On the other hand, I am acutely aware of how little I know about communicating tenderness. Disappointment rose again and again simply because I don't have the tools to initiate intimacy. Intellectual knowledge and bodily knowledge are different. Some times, I would even tell myself I didn't have a need for it, that I could go back to being the invulnerable teen in the face of loveless parents.
Nicola T's description of her mania tore open my current reality and formed a wormhole straight into the earlier days of my late teens. For a weekend, I relived my teen self and noticed the ambiguity and lack of feeling. I gained a deeper understanding of how I developed my own MPDG narrative.

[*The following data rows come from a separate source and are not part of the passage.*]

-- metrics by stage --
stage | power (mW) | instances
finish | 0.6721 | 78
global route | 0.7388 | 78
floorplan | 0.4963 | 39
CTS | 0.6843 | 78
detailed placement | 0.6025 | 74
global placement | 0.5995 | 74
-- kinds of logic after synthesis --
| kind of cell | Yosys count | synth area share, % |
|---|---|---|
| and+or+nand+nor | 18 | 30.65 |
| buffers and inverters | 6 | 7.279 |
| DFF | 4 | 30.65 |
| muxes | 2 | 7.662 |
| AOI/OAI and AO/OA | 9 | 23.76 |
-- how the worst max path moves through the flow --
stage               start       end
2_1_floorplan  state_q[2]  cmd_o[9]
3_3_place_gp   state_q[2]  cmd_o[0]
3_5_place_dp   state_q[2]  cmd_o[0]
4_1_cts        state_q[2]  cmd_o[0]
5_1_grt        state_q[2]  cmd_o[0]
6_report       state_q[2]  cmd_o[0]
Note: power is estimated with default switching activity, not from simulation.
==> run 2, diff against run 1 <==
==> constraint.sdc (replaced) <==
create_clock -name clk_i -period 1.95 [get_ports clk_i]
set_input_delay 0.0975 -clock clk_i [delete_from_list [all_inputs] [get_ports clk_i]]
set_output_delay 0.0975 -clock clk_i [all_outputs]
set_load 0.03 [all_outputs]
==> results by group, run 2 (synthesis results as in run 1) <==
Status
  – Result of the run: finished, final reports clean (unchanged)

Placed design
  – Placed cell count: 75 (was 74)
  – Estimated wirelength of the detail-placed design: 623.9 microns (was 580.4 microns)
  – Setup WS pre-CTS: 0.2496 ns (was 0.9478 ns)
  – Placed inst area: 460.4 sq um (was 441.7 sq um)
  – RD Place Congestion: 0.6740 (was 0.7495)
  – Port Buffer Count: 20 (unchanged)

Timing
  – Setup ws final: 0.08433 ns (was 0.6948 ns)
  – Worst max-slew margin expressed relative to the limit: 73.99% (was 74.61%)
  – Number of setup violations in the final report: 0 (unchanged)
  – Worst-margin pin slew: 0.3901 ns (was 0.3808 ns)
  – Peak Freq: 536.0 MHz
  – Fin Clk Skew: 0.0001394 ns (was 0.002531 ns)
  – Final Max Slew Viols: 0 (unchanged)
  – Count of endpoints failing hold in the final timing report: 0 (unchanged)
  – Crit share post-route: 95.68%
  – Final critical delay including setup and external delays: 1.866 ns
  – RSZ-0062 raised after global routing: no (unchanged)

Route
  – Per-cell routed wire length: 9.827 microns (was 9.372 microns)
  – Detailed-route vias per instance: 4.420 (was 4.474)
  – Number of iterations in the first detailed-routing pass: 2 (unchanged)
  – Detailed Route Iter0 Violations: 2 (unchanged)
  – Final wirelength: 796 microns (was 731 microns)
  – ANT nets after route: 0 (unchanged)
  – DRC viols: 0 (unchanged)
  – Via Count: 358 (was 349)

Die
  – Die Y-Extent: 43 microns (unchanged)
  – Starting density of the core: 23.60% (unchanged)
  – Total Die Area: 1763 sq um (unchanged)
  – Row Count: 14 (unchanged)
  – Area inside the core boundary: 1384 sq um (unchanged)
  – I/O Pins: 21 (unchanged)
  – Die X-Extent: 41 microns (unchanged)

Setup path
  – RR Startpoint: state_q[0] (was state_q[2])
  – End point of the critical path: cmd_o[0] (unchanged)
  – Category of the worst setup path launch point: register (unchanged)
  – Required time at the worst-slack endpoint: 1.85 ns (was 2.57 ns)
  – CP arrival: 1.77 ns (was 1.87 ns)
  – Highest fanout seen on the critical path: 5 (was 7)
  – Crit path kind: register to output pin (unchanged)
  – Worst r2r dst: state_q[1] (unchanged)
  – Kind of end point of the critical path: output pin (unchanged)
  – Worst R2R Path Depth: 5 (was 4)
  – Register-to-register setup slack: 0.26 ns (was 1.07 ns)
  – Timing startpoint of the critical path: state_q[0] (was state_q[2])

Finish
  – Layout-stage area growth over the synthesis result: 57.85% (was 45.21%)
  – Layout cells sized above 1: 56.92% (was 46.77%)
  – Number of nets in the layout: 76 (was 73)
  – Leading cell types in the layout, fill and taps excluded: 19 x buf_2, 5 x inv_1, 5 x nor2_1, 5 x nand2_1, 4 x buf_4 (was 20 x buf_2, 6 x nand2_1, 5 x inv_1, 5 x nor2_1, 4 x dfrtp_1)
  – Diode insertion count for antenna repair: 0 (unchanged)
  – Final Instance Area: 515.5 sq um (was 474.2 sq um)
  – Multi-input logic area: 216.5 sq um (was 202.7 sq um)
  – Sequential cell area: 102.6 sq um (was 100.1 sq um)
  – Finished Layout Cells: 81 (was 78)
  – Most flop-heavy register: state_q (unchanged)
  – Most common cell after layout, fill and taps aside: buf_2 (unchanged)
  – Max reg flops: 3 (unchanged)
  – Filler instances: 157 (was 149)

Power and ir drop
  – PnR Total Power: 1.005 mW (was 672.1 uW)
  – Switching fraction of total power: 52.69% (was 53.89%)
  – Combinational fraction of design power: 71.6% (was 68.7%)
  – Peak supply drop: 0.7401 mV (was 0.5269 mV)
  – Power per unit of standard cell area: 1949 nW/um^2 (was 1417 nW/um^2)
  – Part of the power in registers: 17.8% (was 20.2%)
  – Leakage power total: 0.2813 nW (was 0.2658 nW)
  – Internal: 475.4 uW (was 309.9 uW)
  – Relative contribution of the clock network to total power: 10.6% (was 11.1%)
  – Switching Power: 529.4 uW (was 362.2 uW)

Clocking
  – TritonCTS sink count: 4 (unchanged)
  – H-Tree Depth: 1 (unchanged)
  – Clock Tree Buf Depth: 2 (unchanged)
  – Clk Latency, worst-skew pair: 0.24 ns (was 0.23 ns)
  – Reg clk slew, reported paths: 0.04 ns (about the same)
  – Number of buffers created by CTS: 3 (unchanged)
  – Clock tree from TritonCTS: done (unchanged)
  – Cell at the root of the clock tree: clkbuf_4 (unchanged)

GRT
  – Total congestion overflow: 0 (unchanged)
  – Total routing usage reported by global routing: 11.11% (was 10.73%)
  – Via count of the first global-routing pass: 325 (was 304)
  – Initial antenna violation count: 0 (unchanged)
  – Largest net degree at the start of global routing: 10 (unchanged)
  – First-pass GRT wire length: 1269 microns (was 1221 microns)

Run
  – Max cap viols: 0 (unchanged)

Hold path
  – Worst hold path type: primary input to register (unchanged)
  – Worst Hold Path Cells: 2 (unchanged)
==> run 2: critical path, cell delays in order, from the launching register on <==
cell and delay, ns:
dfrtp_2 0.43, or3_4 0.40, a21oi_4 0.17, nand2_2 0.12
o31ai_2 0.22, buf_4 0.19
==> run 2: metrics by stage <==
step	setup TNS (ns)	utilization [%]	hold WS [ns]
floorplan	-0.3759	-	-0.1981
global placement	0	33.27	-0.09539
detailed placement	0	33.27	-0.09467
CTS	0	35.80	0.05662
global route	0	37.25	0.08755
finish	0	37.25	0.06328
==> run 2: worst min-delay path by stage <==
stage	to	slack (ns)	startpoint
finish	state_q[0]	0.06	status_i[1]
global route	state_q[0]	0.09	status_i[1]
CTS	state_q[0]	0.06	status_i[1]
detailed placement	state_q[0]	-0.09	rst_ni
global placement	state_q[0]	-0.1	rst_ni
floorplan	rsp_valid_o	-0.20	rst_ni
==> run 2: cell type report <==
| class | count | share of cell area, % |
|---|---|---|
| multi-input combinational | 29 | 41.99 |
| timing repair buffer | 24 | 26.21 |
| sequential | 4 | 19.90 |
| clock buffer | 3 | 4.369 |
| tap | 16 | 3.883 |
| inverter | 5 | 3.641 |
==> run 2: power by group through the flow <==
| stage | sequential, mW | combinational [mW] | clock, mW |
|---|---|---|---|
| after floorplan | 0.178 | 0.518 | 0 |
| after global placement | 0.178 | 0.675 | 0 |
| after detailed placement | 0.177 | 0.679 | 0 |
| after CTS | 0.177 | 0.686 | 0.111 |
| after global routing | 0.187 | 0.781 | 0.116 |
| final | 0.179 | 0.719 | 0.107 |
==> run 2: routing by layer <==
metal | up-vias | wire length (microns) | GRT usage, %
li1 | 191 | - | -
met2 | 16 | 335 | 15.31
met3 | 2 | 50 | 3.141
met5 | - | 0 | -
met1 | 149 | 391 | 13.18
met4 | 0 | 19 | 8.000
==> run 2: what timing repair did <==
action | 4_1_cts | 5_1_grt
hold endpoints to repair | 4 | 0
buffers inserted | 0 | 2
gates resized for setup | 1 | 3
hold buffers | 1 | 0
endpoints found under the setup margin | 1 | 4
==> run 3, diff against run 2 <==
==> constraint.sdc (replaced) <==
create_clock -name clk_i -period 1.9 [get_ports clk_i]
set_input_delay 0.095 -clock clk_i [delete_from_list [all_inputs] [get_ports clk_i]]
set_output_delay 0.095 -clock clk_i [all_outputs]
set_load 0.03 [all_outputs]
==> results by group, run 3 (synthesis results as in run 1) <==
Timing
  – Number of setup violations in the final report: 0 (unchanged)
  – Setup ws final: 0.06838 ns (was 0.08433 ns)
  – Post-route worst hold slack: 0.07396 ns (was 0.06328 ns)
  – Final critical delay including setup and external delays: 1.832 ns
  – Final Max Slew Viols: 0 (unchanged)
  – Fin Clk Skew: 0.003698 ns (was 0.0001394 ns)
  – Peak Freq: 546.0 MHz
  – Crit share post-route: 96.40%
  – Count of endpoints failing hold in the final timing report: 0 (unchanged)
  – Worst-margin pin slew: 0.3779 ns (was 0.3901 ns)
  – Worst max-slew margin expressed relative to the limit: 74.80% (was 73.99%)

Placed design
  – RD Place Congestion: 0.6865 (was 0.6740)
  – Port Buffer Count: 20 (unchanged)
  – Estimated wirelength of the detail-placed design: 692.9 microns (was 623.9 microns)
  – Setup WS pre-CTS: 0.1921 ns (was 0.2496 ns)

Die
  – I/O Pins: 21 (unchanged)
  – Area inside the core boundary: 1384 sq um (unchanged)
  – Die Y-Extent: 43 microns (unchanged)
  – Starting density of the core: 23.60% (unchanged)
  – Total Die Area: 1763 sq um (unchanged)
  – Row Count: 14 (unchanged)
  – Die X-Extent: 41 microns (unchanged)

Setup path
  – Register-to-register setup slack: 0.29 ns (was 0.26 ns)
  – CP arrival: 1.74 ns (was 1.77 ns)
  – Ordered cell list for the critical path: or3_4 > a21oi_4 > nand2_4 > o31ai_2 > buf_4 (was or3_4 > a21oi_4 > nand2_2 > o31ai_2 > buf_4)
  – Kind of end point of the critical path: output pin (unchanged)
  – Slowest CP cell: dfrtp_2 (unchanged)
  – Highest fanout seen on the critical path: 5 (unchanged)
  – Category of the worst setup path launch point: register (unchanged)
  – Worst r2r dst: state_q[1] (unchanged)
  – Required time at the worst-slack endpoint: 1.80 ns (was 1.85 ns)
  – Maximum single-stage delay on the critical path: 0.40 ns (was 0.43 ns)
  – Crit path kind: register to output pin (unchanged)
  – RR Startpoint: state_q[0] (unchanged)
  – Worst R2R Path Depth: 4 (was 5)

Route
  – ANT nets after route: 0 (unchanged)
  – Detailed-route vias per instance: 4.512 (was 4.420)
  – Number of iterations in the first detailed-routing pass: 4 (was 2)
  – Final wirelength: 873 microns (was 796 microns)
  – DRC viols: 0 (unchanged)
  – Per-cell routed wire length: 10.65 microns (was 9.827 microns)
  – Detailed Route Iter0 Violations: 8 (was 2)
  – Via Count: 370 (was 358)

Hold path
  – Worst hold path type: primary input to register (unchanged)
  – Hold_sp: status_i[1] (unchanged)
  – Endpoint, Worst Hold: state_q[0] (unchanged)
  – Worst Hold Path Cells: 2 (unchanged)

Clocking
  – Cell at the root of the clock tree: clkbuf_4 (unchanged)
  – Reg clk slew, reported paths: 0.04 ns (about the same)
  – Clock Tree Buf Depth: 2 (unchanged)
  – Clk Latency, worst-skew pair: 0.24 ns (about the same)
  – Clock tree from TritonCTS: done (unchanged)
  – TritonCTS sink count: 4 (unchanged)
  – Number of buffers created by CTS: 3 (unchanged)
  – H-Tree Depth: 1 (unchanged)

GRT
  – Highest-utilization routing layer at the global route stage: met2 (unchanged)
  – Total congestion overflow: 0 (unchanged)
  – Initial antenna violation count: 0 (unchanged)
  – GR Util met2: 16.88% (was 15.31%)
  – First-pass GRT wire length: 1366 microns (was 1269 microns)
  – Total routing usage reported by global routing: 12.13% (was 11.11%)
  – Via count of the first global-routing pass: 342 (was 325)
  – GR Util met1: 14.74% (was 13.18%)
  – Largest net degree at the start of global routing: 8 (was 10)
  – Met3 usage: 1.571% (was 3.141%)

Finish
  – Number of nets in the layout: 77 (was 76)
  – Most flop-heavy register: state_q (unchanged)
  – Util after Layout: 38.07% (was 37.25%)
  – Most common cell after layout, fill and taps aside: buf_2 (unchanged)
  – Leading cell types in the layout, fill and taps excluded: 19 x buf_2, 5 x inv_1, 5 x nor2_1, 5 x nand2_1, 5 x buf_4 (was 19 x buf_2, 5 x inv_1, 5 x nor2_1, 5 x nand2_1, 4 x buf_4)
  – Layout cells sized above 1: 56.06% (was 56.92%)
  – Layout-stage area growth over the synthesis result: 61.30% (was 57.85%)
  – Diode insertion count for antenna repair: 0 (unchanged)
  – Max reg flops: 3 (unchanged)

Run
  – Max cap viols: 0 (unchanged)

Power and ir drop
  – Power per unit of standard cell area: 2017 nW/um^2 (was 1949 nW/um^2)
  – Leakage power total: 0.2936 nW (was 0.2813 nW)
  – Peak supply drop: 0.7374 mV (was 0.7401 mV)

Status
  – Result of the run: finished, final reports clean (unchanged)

More leads: Inner marriage , narcissistic romantic love re Jung. You don't love the person, you just love the projection.
Podcast: Inner Marriage by Marion Woodman & Robert Bly
“Though no one notices at the time, in-loveness obliterates the humanity of the beloved. One does a curious kind of insult to another by falling in love with him, for we are really looking at our own projection of God, not at the other person. If two people are in love, they tread on star dust for a time and live happily ever after—that is so long as this experience of divinity has obliterated time for them. Only when they come down to earth do they have to look at each other realistically and only then does the possibility of mature love exist. If one person is in love and the other not, the cooler one is likely to say, "We would have something better between us if you would look at me rather than at your image of me.” ~ Robert A. Johnson, Owning Your Own Shadow: Understanding the Dark Side of the Psyche
Ambient love is accessible
The last time I sulked about my lack of romantic love, I lost sleep for days. My limbs were tired from single-handedly carrying my tender body, in need of a loving touch, my mental posture was parched and frail. This in sharp contrast with my actual, plump body, swollen and filled with comfort foods and hateful words to remind me of how truly disconnected I felt from both body and reality.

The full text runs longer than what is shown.